== What is being asked ==
Once you find the line with "4'h9: seg_out = 7'b1101111;" in the data that follows, repeat it and every line after it exactly, through the line with "4'hD: seg_out = 7'b1110001;".
###
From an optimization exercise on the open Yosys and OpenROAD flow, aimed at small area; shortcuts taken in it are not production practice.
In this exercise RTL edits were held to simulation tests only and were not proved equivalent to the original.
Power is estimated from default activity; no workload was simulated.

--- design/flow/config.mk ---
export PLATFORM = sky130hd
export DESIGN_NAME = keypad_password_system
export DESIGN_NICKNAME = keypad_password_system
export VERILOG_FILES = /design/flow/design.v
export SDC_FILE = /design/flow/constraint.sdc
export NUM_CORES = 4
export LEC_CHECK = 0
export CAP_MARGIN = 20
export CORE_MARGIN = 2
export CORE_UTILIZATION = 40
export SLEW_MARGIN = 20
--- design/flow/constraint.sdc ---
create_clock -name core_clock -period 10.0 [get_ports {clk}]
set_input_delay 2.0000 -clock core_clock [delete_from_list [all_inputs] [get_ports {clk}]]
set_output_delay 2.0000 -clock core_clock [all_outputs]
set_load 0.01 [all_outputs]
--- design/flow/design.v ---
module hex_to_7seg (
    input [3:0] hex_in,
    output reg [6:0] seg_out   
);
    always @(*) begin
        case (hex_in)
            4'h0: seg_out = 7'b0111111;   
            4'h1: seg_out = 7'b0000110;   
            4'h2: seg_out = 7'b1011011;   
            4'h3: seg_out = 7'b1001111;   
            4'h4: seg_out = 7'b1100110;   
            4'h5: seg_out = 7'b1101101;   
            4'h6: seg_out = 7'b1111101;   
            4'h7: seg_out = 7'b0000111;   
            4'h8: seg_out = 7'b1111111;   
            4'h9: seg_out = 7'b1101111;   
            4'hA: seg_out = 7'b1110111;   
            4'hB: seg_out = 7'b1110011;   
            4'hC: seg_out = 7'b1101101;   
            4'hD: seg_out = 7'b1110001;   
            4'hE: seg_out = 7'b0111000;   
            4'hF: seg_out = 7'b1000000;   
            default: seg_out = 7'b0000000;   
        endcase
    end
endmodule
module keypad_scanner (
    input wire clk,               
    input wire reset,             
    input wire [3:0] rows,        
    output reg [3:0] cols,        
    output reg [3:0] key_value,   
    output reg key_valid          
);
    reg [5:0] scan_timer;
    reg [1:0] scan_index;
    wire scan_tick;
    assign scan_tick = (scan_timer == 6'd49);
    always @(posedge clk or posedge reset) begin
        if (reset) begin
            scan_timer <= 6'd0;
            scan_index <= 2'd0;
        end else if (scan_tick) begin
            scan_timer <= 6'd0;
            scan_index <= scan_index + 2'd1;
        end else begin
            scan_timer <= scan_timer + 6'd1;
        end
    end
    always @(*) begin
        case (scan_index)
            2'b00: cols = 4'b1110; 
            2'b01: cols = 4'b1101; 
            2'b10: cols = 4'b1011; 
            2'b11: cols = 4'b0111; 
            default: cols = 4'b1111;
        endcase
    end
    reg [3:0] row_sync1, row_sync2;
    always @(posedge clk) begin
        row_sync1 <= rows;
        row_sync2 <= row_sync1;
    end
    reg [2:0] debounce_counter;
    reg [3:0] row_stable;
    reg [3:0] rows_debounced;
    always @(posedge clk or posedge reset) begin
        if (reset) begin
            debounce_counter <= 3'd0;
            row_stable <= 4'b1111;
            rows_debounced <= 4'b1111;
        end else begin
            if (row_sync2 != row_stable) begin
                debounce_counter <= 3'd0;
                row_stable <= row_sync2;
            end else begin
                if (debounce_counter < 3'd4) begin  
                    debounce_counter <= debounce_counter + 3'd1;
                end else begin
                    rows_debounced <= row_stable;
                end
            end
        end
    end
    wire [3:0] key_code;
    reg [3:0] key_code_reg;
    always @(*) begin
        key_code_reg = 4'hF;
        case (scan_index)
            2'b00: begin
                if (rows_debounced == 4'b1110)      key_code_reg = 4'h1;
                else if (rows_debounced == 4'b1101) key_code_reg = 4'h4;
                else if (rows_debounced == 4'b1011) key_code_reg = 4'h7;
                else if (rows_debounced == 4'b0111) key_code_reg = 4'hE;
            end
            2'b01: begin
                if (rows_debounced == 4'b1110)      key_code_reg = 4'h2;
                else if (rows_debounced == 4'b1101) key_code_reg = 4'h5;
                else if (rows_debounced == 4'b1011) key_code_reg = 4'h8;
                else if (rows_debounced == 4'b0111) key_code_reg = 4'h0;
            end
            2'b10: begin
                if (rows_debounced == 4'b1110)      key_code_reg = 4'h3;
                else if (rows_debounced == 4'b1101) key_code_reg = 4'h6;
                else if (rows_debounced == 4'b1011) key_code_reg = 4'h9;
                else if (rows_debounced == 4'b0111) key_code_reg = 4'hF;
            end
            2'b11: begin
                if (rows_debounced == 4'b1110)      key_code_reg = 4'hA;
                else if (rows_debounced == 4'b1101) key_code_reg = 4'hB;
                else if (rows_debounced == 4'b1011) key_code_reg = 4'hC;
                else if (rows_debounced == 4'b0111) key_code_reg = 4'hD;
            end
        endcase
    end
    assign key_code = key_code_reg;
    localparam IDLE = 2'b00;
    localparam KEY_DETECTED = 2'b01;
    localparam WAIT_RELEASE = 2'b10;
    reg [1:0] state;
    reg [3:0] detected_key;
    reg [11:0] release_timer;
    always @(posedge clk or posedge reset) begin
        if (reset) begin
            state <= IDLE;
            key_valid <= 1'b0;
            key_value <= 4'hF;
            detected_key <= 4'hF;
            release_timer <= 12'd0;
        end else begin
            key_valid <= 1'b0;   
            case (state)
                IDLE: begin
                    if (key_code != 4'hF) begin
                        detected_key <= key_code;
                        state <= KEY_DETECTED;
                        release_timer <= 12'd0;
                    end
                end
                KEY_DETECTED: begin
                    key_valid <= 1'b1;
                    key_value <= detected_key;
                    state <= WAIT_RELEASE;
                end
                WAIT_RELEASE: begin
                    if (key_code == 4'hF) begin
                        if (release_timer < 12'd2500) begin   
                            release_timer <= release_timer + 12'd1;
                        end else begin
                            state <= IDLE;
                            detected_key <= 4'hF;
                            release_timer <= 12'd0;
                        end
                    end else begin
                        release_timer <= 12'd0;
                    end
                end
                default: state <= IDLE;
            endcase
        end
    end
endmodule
###
== Result of this task ==
            4'h9: seg_out = 7'b1101111;   
            4'hA: seg_out = 7'b1110111;   
            4'hB: seg_out = 7'b1110011;   
            4'hC: seg_out = 7'b1101101;   
            4'hD: seg_out = 7'b1110001;   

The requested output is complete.